Österlund claims that the microchips are safe, and we are assuming that he’s just talking about safety in the biological realm, but that misses the point by a mile. Perhaps the technology makes transactional and identification functionalities faster, easier, and generally more convenient. But what do implantees give in exchange? An open door to cyber hacks? Free personalized bio-data transmitted to data collectors and commercial entities? An invitation to being physically and transactionally monitored by government and corporate institutions? Total trust and reliance on electronic infrastructure and institutions controlling digital transactions?
Aside from the physical aspect of receiving an actual implant, mobile phone apps (a proto-iteration of the implant, for those cynical enough to see it that way) offering similar functions are not all that different. But sub-dermal implants can do things that non-connective apps cannot, such as monitor your blood sugar (if you’re diabetic) or take physical readings that can only be done from within the body.
But the main issue is that your personalized data, once implanted with a transmittable data bio-source, no longer remains private or personal. A third party can have access to it. They can “own” it, track it, use it, and even sell it. And how might a “bad actor” take advantage of your personal data–fabricate it, alter it, misuse it, etc.? If your private data comprises a significant part of your “identity” (public or private), what might change if someone else owns it?
What if the company you work for has access to your personal whereabouts? What if your health insurance company learns about an emerging illness, prompting a premium change? What if a marketing firm has access to your buying habits via transactional records? What if your political or religious affiliations are open for any entity to see, making you vulnerable to discrimination? In short, what risks might you assume if you allow yourself to become a readily scannable “open (digital) book”?
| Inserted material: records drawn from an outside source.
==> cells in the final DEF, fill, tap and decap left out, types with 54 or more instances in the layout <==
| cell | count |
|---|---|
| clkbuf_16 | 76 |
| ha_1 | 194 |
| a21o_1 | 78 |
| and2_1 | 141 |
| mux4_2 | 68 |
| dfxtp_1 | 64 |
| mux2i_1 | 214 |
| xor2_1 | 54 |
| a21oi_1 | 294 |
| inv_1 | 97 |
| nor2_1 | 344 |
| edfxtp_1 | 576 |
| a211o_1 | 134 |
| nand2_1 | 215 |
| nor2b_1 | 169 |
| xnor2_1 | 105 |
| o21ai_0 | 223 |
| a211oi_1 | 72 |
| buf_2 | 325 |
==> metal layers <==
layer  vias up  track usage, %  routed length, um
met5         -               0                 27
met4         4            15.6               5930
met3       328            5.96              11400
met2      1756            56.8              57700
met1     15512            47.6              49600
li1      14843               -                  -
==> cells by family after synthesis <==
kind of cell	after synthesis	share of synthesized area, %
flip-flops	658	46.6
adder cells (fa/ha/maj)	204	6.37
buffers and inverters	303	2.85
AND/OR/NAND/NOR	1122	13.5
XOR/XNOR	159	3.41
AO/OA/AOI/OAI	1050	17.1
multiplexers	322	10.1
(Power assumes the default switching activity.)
<file path="config.mk">
export PLATFORM = sky130hd
export DESIGN_NAME = eotf_mac
export DESIGN_NICKNAME = d
export VERILOG_FILES = /design/src/rtl/eotf_pkg.sv /design/src/rtl/eotf_mac.sv
export SDC_FILE = /design/constraint.sdc
export NUM_CORES = 2
export LEC_CHECK = 0
export BUFFER_PORTS_ARGS = -buffer_cell sky130_fd_sc_hd__buf_2
export CAP_MARGIN = 20
export CELL_PAD_IN_SITES_DETAIL_PLACEMENT = 1
export CELL_PAD_IN_SITES_GLOBAL_PLACEMENT = 2
export CORE_MARGIN = 1.5
export CORE_UTILIZATION = 40
export DETAILED_ROUTE_END_ITERATION = 10
export GPL_ROUTABILITY_DRIVEN = 0
export PLACE_DENSITY_LB_ADDON = 0.1
export RECOVER_POWER = 25
export SYNTH_ARGS = -nofsm -noshare
export SYNTH_HDL_FRONTEND = slang
export SYNTH_SLANG_ARGS = --single-unit
export TNS_END_PERCENT = 5
</file>
<file path="constraint.sdc">
create_clock -name clk -period 25.9 [get_ports clk]
set_clock_uncertainty 0.1 [all_clocks]
set_input_delay 5.18 -clock clk [delete_from_list [all_inputs] [get_ports clk]]
set_output_delay 5.18 -clock clk [all_outputs]
set_load 0.05 [all_outputs]
</file>
[src/rtl/eotf_div.sv]
// eotf_div: restoring divider, one quotient bit per cycle, floor(n * 2^17 / d)
// held at 2^24; depends on eotf_pkg
`timescale 1ns / 1ps

module eotf_div (
  input  logic                                 clk,
  input  logic                                 rst,
  input  logic                                 start,
  input  logic [eotf_pkg::RatioBits-1:0]       dividend,
  input  logic [eotf_pkg::RatioBits-1:0]       divisor,
  output logic                                 busy,
  output logic [eotf_pkg::QWideBits-1:0]       quotient
);

  logic [eotf_pkg::RatioBits-1:0]    rem;
  logic [eotf_pkg::QWideBits-1:0]    bits;
  logic [eotf_pkg::QWideBits-1:0]    q;
  logic [eotf_pkg::DivCountBits-1:0] count;
  logic                              ovf;
  logic [eotf_pkg::RatioBits:0]      trial;
  logic [eotf_pkg::RatioBits:0]      dwide;
  logic [eotf_pkg::RatioBits-1:0]    head;

  assign busy  = (count != '0);
  assign trial = {rem, bits[eotf_pkg::QWideBits-1]};
  assign dwide = {1'b0, divisor};
  // dividend bits above the quotient window; a prefix at or above the divisor means overflow
  assign head  = dividend >> eotf_pkg::DivPreShift;

  always_ff @(posedge clk) begin
    if (rst) begin
      count <= '0;
    end else if (start) begin
      count <= eotf_pkg::DivCountBits'(eotf_pkg::DivSteps);
    end else if (busy) begin
      count <= count - 1'b1;
    end
  end

  always_ff @(posedge clk) begin
    if (start) begin
      rem  <= head;
      bits <= {dividend[eotf_pkg::DivPreShift-1:0],
               {(eotf_pkg::QWideBits - eotf_pkg::DivPreShift){1'b0}}};
      q    <= '0;
      ovf  <= (head >= divisor);
    end else if (busy) begin
      bits <= bits << 1;
      if (trial >= dwide) begin
        rem <= eotf_pkg::RatioBits'(trial - dwide);
        q   <= {q[eotf_pkg::QWideBits-2:0], 1'b1};
      end else begin
        rem <= trial[eotf_pkg::RatioBits-1:0];
        q   <= {q[eotf_pkg::QWideBits-2:0], 1'b0};
      end
    end
  end

  assign quotient = (ovf || q > eotf_pkg::DivLimit) ? eotf_pkg::DivLimit : q;

endmodule
[config.mk]
export PLATFORM = sky130hd
export DESIGN_NAME = eotf_div
export DESIGN_NICKNAME = d
export VERILOG_FILES = /design/src/rtl/eotf_pkg.sv /design/src/rtl/eotf_div.sv
export SDC_FILE = /design/constraint.sdc
export NUM_CORES = 1
export LEC_CHECK = 0
export BUFFER_PORTS_ARGS = -buffer_cell sky130_fd_sc_hd__buf_2
export CORE_MARGIN = 2
export CORE_UTILIZATION = 51
export CTS_CLUSTER_DIAMETER = 40
export DETAILED_ROUTE_END_ITERATION = 10
export PLACE_DENSITY_LB_ADDON = 0.08
export SETUP_SLACK_MARGIN = 0.15
export SKIP_LAST_GASP = 1
export SYNTH_ARGS = -nofsm -noshare
export SYNTH_HDL_FRONTEND = slang
export SYNTH_SLANG_ARGS = --single-unit
export TNS_END_PERCENT = 50
[constraint.sdc]
create_clock -name clk -period 4.69 [get_ports clk]
set_input_delay 0.938 -clock clk [delete_from_list [all_inputs] [get_ports clk]]
set_output_delay 0.938 -clock clk [all_outputs]
set_load 0.02 [all_outputs]
## src/mdio_c22_pkg.sv

```systemverilog
// Shared types and constants for the clause 22 MDIO management master.
// Used by mdio_c22_front, mdio_c22_queue, mdio_c22_back and mdio_clause22_master.
package mdio_c22_pkg;

    // request type codes on the input item
    localparam logic [1:0] REQ_COMMAND = 2'd0;
    localparam logic [1:0] REQ_STATUS  = 2'd1;
    localparam logic [1:0] REQ_TICK    = 2'd2;
    localparam logic [1:0] REQ_SPARE   = 2'd3;

    localparam logic [1:0] OP_READ     = 2'd2;

    // frame layout: ST=01, opcode, PHY, REG, TA=10, 16 data bits
    localparam logic [1:0] FRAME_ST    = 2'b01;
    localparam logic [1:0] FRAME_TA    = 2'b10;
    localparam logic [4:0] IDX_LAST    = 5'd31;
    localparam logic [4:0] IDX_TA      = 5'd14;
    localparam logic [4:0] IDX_DATA    = 5'd16;

    localparam logic [5:0] MAX_PREAMBLE   = 6'd32;
    localparam logic [5:0] PREAMBLE_RESET = 6'd32;

    typedef struct packed {
        logic [1:0]  req_type;
        logic        start_toggle;
        logic [1:0]  opcode;
        logic [4:0]  phy_address;
        logic [4:0]  register_address;
        logic [15:0] write_data;
        logic        mdio_in;
    } req_t;

    typedef struct packed {
        logic [15:0] read_data;
        logic        busy_res;
        logic        mdio_out;
        logic        mdio_drive_enable;
    } rsp_t;

    typedef enum logic [1:0] {
        KIND_COMMAND,
        KIND_STATUS,
        KIND_TICK
    } kind_t;

    // classified item handed from the front to the back
    typedef struct packed {
        kind_t       kind;
        logic        start_toggle;
        logic        is_read;
        logic [31:0] frame_word;
        logic        mdio_in;
    } op_t;

endpackage

```

## src/mdio_c22_front.sv

```systemverilog
// Front end: accepts request items, classifies them and prebuilds the frame word.
// Depends on mdio_c22_pkg.
module mdio_c22_front (
    input  logic                 aclk,
    input  logic                 aresetn,
    input  logic                 s_valid,
    output logic                 s_ready,
    input  mdio_c22_pkg::req_t   s_item,
    output logic                 op_valid,
    input  logic                 op_ready,
    output mdio_c22_pkg::op_t    op_item
);

    logic               vld_reg, vld_next;
    mdio_c22_pkg::op_t  op_reg, op_next;
    logic               rd;

    assign s_ready  = !vld_reg || op_ready;
    assign op_valid = vld_reg;
    assign op_item  = op_reg;

    always_comb begin
        rd = (s_item.opcode == mdio_c22_pkg::OP_READ);
        op_next = op_reg;
        op_next.start_toggle = s_item.start_toggle;
        op_next.is_read      = rd;
        op_next.mdio_in      = s_item.mdio_in;
        op_next.frame_word   = {mdio_c22_pkg::FRAME_ST, s_item.opcode, s_item.phy_address,
                                s_item.register_address, mdio_c22_pkg::FRAME_TA,
                                rd ? 16'h0000 : s_item.write_data};
        unique case (s_item.req_type) inside
            mdio_c22_pkg::REQ_COMMAND:                         op_next.kind = mdio_c22_pkg::KIND_COMMAND;
            mdio_c22_pkg::REQ_TICK:                            op_next.kind = mdio_c22_pkg::KIND_TICK;
            mdio_c22_pkg::REQ_STATUS, mdio_c22_pkg::REQ_SPARE: op_next.kind = mdio_c22_pkg::KIND_STATUS;
            default:                                           op_next.kind = mdio_c22_pkg::KIND_STATUS;
        endcase
        vld_next = vld_reg;
        if (s_valid && s_ready) begin
            vld_next = 1'b1;
        end else if (op_ready) begin
            vld_next = 1'b0;
        end
    end

    always_ff @(posedge aclk) begin
        if (!aresetn) begin
            vld_reg <= 1'b0;
        end else begin
            vld_reg <= vld_next;
        end
    end

    always_ff @(posedge aclk) begin
        if (s_valid && s_ready) begin
            op_reg <= op_next;
        end
    end

endmodule

```

## src/mdio_c22_queue.sv

```systemverilog
// Two-entry queue between the classifying front and the executing back.
// Depends on mdio_c22_pkg.
module mdio_c22_queue (
    input  logic                 aclk,
    input  logic                 aresetn,
    input  logic                 in_valid,
    output logic                 in_ready,
    input  mdio_c22_pkg::op_t    in_item,
    output logic                 out_valid,
    input  logic                 out_ready,
    output mdio_c22_pkg::op_t    out_item
);

    mdio_c22_pkg::op_t  mem [2];
    logic               wr_ptr_reg, wr_ptr_next;
    logic               rd_ptr_reg, rd_ptr_next;
    logic [1:0]         count_reg, count_next;
    logic               push, pop;

    assign in_ready  = (count_reg != 2'd2);
    assign out_valid = (count_reg != 2'd0);
    assign out_item  = mem[rd_ptr_reg];
    assign push      = in_valid && in_ready;
    assign pop       = out_valid && out_ready;

    always_comb begin
        wr_ptr_next = push ? ~wr_ptr_reg : wr_ptr_reg;
        rd_ptr_next = pop  ? ~rd_ptr_reg : rd_ptr_reg;
        count_next  = count_reg;
        if (push && !pop) begin
            count_next = count_reg + 2'd1;
        end else if (pop && !push) begin
            count_next = count_reg - 2'd1;
        end
    end

    always_ff @(posedge aclk) begin
        if (!aresetn) begin
            wr_ptr_reg <= 1'b0;
            rd_ptr_reg <= 1'b0;
            count_reg  <= 2'd0;
        end else begin
            wr_ptr_reg <= wr_ptr_next;
            rd_ptr_reg <= rd_ptr_next;
            count_reg  <= count_next;
        end
    end

    always_ff @(posedge aclk) begin
        if (push) begin
            mem[wr_ptr_reg] <= in_item;
        end
    end

endmodule

```

## src/mdio_c22_back.sv

```systemverilog
// Back end: runs the frame sequencer and registers the result, one item per cycle
// while m_ready does not stall it. Depends on mdio_c22_pkg.
module mdio_c22_back (
    input  logic                 aclk,
    input  logic                 aresetn,
    input  logic                 cfg_valid,
    input  logic [5:0]           cfg_data,
    input  logic                 op_valid,
    output logic                 op_ready,
    input  mdio_c22_pkg::op_t    op_item,
    output logic                 m_valid,
    input  logic                 m_ready,
    output mdio_c22_pkg::rsp_t   m_item
);

    logic [5:0]         preamble_reg, preamble_next;
    logic               last_start_reg, last_start_next;
    logic               busy_reg, busy_next;
    logic [6:0]         pos_reg, pos_next;
    logic [31:0]        shift_reg, shift_next;
    logic               is_read_reg, is_read_next;
    logic [15:0]        captured_reg, captured_next;
    logic               out_vld_reg, out_vld_next;
    mdio_c22_pkg::rsp_t out_reg, out_next;

    logic [5:0]         eff_pre;
    logic [6:0]         diff;
    logic [4:0]         idx;
    logic [4:0]         sh;
    logic               level, drive;
    logic               go;

    assign op_ready = !out_vld_reg || m_ready;
    assign go       = op_valid && op_ready;
    assign m_valid  = out_vld_reg;
    assign m_item   = out_reg;

    always_comb begin
        eff_pre = (preamble_reg > mdio_c22_pkg::MAX_PREAMBLE) ? mdio_c22_pkg::MAX_PREAMBLE
                                                              : preamble_reg;
        diff = pos_reg - {1'b0, eff_pre};
        idx  = (diff > {2'b00, mdio_c22_pkg::IDX_LAST}) ? mdio_c22_pkg::IDX_LAST : diff[4:0];
        sh   = ~idx;

        preamble_next   = cfg_valid ? cfg_data : preamble_reg;
        last_start_next = last_start_reg;
        busy_next       = busy_reg;
        pos_next        = pos_reg;
        shift_next      = shift_reg;
        is_read_next    = is_read_reg;
        captured_next   = captured_reg;
        level           = 1'b1;
        drive           = 1'b0;

        unique case (op_item.kind)
            mdio_c22_pkg::KIND_COMMAND: begin
                if (!busy_reg && (op_item.start_toggle != last_start_reg)) begin
                    last_start_next = op_item.start_toggle;
                    is_read_next    = op_item.is_read;
                    shift_next      = op_item.frame_word;
                    pos_next        = 7'd0;
                    busy_next       = 1'b1;
                end
            end
            mdio_c22_pkg::KIND_TICK: begin
                if (busy_reg) begin
                    if (pos_reg < {1'b0, eff_pre}) begin
                        drive    = 1'b1;
                        pos_next = pos_reg + 7'd1;
                    end else begin
                        if (is_read_reg && (idx >= mdio_c22_pkg::IDX_TA)) begin
                            // line released; sample data bits into the frame word
                            if (idx >= mdio_c22_pkg::IDX_DATA) begin
                                shift_next[sh] = op_item.mdio_in;
                            end
                        end else begin
                            level = shift_reg[sh];
                            drive = 1'b1;
                        end
                        if (idx == mdio_c22_pkg::IDX_LAST) begin
                            if (is_read_reg) begin
                                captured_next = shift_next[15:0];
                            end
                            busy_next = 1'b0;
                            pos_next  = 7'd0;
                        end else begin
                            pos_next = pos_reg + 7'd1;
                        end
                    end
                end
            end
            mdio_c22_pkg::KIND_STATUS: begin
            end
            default: begin
            end
        endcase

        out_next.read_data         = captured_next;
        out_next.busy_res          = busy_next;
        out_next.mdio_out          = level;
        out_next.mdio_drive_enable = drive;

        out_vld_next = out_vld_reg;
        if (go) begin
            out_vld_next = 1'b1;
        end else if (m_ready) begin
            out_vld_next = 1'b0;
        end
    end

    always_ff @(posedge aclk) begin
        if (!aresetn) begin
            preamble_reg   <= mdio_c22_pkg::PREAMBLE_RESET;
            last_start_reg <= 1'b0;
            busy_reg       <= 1'b0;
            pos_reg        <= 7'd0;
            shift_reg      <= 32'd0;
            is_read_reg    <= 1'b0;
            captured_reg   <= 16'd0;
            out_vld_reg    <= 1'b0;
        end else begin
            preamble_reg <= preamble_next;
            out_vld_reg  <= out_vld_next;
            if (go) begin
                last_start_reg <= last_start_next;
                busy_reg       <= busy_next;
                pos_reg        <= pos_next;
                shift_reg      <= shift_next;
                is_read_reg    <= is_read_next;
                captured_reg   <= captured_next;
            end
        end
    end

    always_ff @(posedge aclk) begin
        if (go) begin
            out_reg <= out_next;
        end
    end

endmodule

```

## src/mdio_clause22_master.sv

```systemverilog
// Top level of the clause 22 MDIO management master.
// Depends on mdio_c22_pkg, mdio_c22_front, mdio_c22_queue and mdio_c22_back.
//
// Usage:
//   s_valid/s_ready/s_item carry request items: command writes, status reads
//   and MDC bit ticks. Every request yields exactly one result item on
//   m_valid/m_ready/m_item with the captured read data, busy flag and the MDIO
//   level and drive enable for that tick (idle level 1, released otherwise).
//   cfg_valid/cfg_ready/cfg_data write the preamble length; cfg_ready is
//   always high. Write it only while no request is outstanding.
// Timing:
//   A request passes the front register, the two-entry queue and the result
//   register of the back end, which drives m_valid and m_item. One item per
//   cycle is sustained while m_ready stays high; each request is one step of
//   the frame sequencer in the back end.
// Reset (aresetn low, synchronous) empties all stages, clears the frame
// state and read data, and sets the preamble length to 32.
// Stall: when m_ready is low the result register holds; the queue and front
// register keep accepting until they fill, then s_ready drops.
module mdio_clause22_master (
    input  logic                 aclk,
    input  logic                 aresetn,
    input  logic                 cfg_valid,
    output logic                 cfg_ready,
    input  logic [5:0]           cfg_data,
    input  logic                 s_valid,
    output logic                 s_ready,
    input  mdio_c22_pkg::req_t   s_item,
    output logic                 m_valid,
    input  logic                 m_ready,
    output mdio_c22_pkg::rsp_t   m_item
);

    logic               fq_valid, fq_ready;
    mdio_c22_pkg::op_t  fq_item;
    logic               qb_valid, qb_ready;
    mdio_c22_pkg::op_t  qb_item;

    // configuration is taken in any cycle
    assign cfg_ready = 1'b1;

    // classify requests and prebuild frame words
    mdio_c22_front u_front (
        .aclk     (aclk),
        .aresetn  (aresetn),
        .s_valid  (s_valid),
        .s_ready  (s_ready),
        .s_item   (s_item),
        .op_valid (fq_valid),
        .op_ready (fq_ready),
        .op_item  (fq_item)
    );

    // decouple front and back so each can stall on its own
    mdio_c22_queue u_queue (
        .aclk      (aclk),
        .aresetn   (aresetn),
        .in_valid  (fq_valid),
        .in_ready  (fq_ready),
        .in_item   (fq_item),
        .out_valid (qb_valid),
        .out_ready (qb_ready),
        .out_item  (qb_item)
    );

    // advance the frame sequencer and register the result
    mdio_c22_back u_back (
        .aclk      (aclk),
        .aresetn   (aresetn),
        .cfg_valid (cfg_valid),
        .cfg_data  (cfg_data),
        .op_valid  (qb_valid),
        .op_ready  (qb_ready),
        .op_item   (qb_item),
        .m_valid   (m_valid),
        .m_ready   (m_ready),
        .m_item    (m_item)
    );

endmodule
```
$ cat src/rtl/cmp_pkg.sv
package cmp_pkg;

    localparam int SAMPLE_W     = 16;
    localparam int CORDIC_STEPS = 24;
    localparam int SQRT_STEPS   = 16;

    // Full pipeline depth from the input register to the result register.
    localparam int LATENCY  = CORDIC_STEPS + 2;
    // Extra delay after the root so both paths line up.
    localparam int SQRT_PAD = LATENCY - SQRT_STEPS - 3;

    localparam int XY_W   = 35;
    localparam int Z_W    = 34;
    localparam int RAD_W  = 2 * SAMPLE_W;
    localparam int REM_W  = SAMPLE_W + 2;

    localparam int CFG_INDEX_W = 2;
    typedef logic [CFG_INDEX_W-1:0] cfg_index_t;
    localparam cfg_index_t REG_MAGNITUDE_ENABLE = 2'd0;
    localparam cfg_index_t REG_PHASE_ENABLE     = 2'd1;

    localparam logic [SAMPLE_W-1:0] PHASE_ZERO          = 16'h0000;
    localparam logic [SAMPLE_W-1:0] PHASE_PI            = 16'h8000;
    localparam logic [SAMPLE_W-1:0] PHASE_HALF_PI       = 16'h4000;
    localparam logic [SAMPLE_W-1:0] PHASE_MINUS_HALF_PI = 16'hC000;

    // Angle accumulator scale: 2^31 stands for pi.
    localparam logic signed [Z_W-1:0] Z_HALF_PI = Z_W'(1) << 30;
    localparam logic signed [Z_W-1:0] Z_ROUND   = Z_W'(1) << 15;

    localparam logic [31:0] ATAN_TABLE [CORDIC_STEPS] = '{
        32'd536870912, 32'd316933406, 32'd167458907, 32'd85004756,
        32'd42667331,  32'd21354465,  32'd10679838,  32'd5340245,
        32'd2670163,   32'd1335087,   32'd667544,    32'd333772,
        32'd166886,    32'd83443,     32'd41722,     32'd20861,
        32'd10430,     32'd5215,      32'd2608,      32'd1304,
        32'd652,       32'd326,       32'd163,       32'd81
    };

    typedef struct packed {
        logic advance;
        logic magnitude_enable;
        logic phase_enable;
    } pipe_ctrl_t;

endpackage

$ cat src/rtl/cmp_sqrt_pipe.sv
module cmp_sqrt_pipe
(
    input  logic                                clk,
    input  cmp_pkg::pipe_ctrl_t                 ctrl,
    input  logic signed [cmp_pkg::SAMPLE_W-1:0] real_part,
    input  logic signed [cmp_pkg::SAMPLE_W-1:0] imag_part,
    output logic        [cmp_pkg::SAMPLE_W-1:0] magnitude
);

    localparam int SW = cmp_pkg::SAMPLE_W;
    localparam int RW = cmp_pkg::RAD_W;
    localparam int MW = cmp_pkg::REM_W;
    localparam int NS = cmp_pkg::SQRT_STEPS;
    localparam int NP = cmp_pkg::SQRT_PAD;

    logic signed [RW-1:0] prod_re;
    logic signed [RW-1:0] prod_im;
    logic [RW-1:0] sq_re_reg;
    logic [RW-1:0] sq_im_reg;
    logic [RW-1:0] sum_reg;

    logic [RW-1:0] rad_reg  [NS];
    logic [MW-1:0] rem_reg  [NS];
    logic [SW-1:0] root_reg [NS];

    logic [SW-1:0] round_reg;
    logic [SW-1:0] pad_reg [NP];

    assign prod_re = real_part * real_part;
    assign prod_im = imag_part * imag_part;

    always_ff @(posedge clk)
    begin
        if (ctrl.advance)
        begin
            sq_re_reg <= unsigned'(prod_re);
            sq_im_reg <= unsigned'(prod_im);
            sum_reg   <= sq_re_reg + sq_im_reg;
        end
    end

    // One root bit per stage, restoring form.
    for (genvar k = 0; k < NS; k++)
    begin : g_step
        logic [RW-1:0] rad_in;
        logic [MW-1:0] rem_in;
        logic [SW-1:0] root_in;
        logic [MW+1:0] cur;
        logic [MW+1:0] sub;
        logic [MW+1:0] diff;
        logic          fits;

        if (k == 0)
        begin : g_first
            assign rad_in  = sum_reg;
            assign rem_in  = '0;
            assign root_in = '0;
        end
        else
        begin : g_next
            assign rad_in  = rad_reg[k-1];
            assign rem_in  = rem_reg[k-1];
            assign root_in = root_reg[k-1];
        end

        assign cur  = {rem_in, rad_in[RW-1:RW-2]};
        assign sub  = {2'b00, root_in, 2'b01};
        assign diff = cur - sub;
        assign fits = (cur >= sub);

        always_ff @(posedge clk)
        begin
            if (ctrl.advance)
            begin
                rad_reg[k]  <= rad_in << 2;
                rem_reg[k]  <= fits ? diff[MW-1:0] : cur[MW-1:0];
                root_reg[k] <= {root_in[SW-2:0], fits};
            end
        end
    end

    always_ff @(posedge clk)
    begin
        if (ctrl.advance)
        begin
            if (!ctrl.magnitude_enable)
                round_reg <= '0;
            else if (rem_reg[NS-1] > {2'b00, root_reg[NS-1]})
                round_reg <= root_reg[NS-1] + SW'(1);
            else
                round_reg <= root_reg[NS-1];

            pad_reg[0] <= round_reg;
            for (int k = 1; k < NP; k++)
                pad_reg[k] <= pad_reg[k-1];
        end
    end

    assign magnitude = pad_reg[NP-1];

endmodule

$ cat config.mk
export PLATFORM = sky130hd
export DESIGN_NAME = cmp_sqrt_pipe
export DESIGN_NICKNAME = d
export VERILOG_FILES = /design/src/rtl/cmp_pkg.sv /design/src/rtl/cmp_sqrt_pipe.sv
export SDC_FILE = /design/constraint.sdc
export NUM_CORES = 2
export LEC_CHECK = 0
export ABC_AREA = 1
export BUFFER_PORTS_ARGS = -buffer_cell sky130_fd_sc_hd__clkbuf_2
export CAP_MARGIN = 30
export CORE_MARGIN = 2
export CORE_UTILIZATION = 30
export CTS_BUF_LIST = sky130_fd_sc_hd__clkbuf_16
export DETAILED_ROUTE_END_ITERATION = 10
export GPL_ROUTABILITY_DRIVEN = 0
export HOLD_SLACK_MARGIN = 0.06
export PLACE_DENSITY = 0.54
export SLEW_MARGIN = 25
export SYNTH_ARGS = -nofsm -noshare
export SYNTH_HDL_FRONTEND = slang
export SYNTH_SLANG_ARGS = --single-unit
$ cat constraint.sdc
create_clock -name clk -period 16.29 [get_ports clk]
set_clock_uncertainty 0.05 [all_clocks]
set_input_delay 0.8145 -clock clk [delete_from_list [all_inputs] [get_ports clk]]
set_output_delay 0.8145 -clock clk [all_outputs]
set_load 0.01 [all_outputs]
Perhaps some implantees are willing to give up personal privacy in exchange for convenience. And perhaps such notions are short-sighted and misguided. In Sweden, where a majority of the early adopters reside, only 1% of financial transactions take place with physical cash. Sweden is virtually a cashless society. This coincides with an ultra-low crime rate. A cash-free utopia? Cashless societies tend to appear that way, until they get hit by a seemingly random “fat tail” event that dramatically derails a status quo model. We saw this take place in Puerto Rico, for example, during Hurricanes Irma and Maria, which obliterated the country’s electronic infrastructure at a time when they needed physical cash. And that was a “natural” disaster. What happens when the disaster–whether intentional or inadvertent–is man-made?
Although we’re not strong proponents of cash, physical cash does provide a level of accessibility, privacy, security, and ownership that is far greater than its digital counterpart. Hence, you always want to keep cash handy. Ultimately, the only step up from physical cash, meaning the only thing immune to its devaluation or purchasing power erosion, is physical gold and silver. But sub-dermal implants…well, those are just a bit too risky, even oppressive. It’s literally “Big Brother,” not by coercion but rather by way of invitation.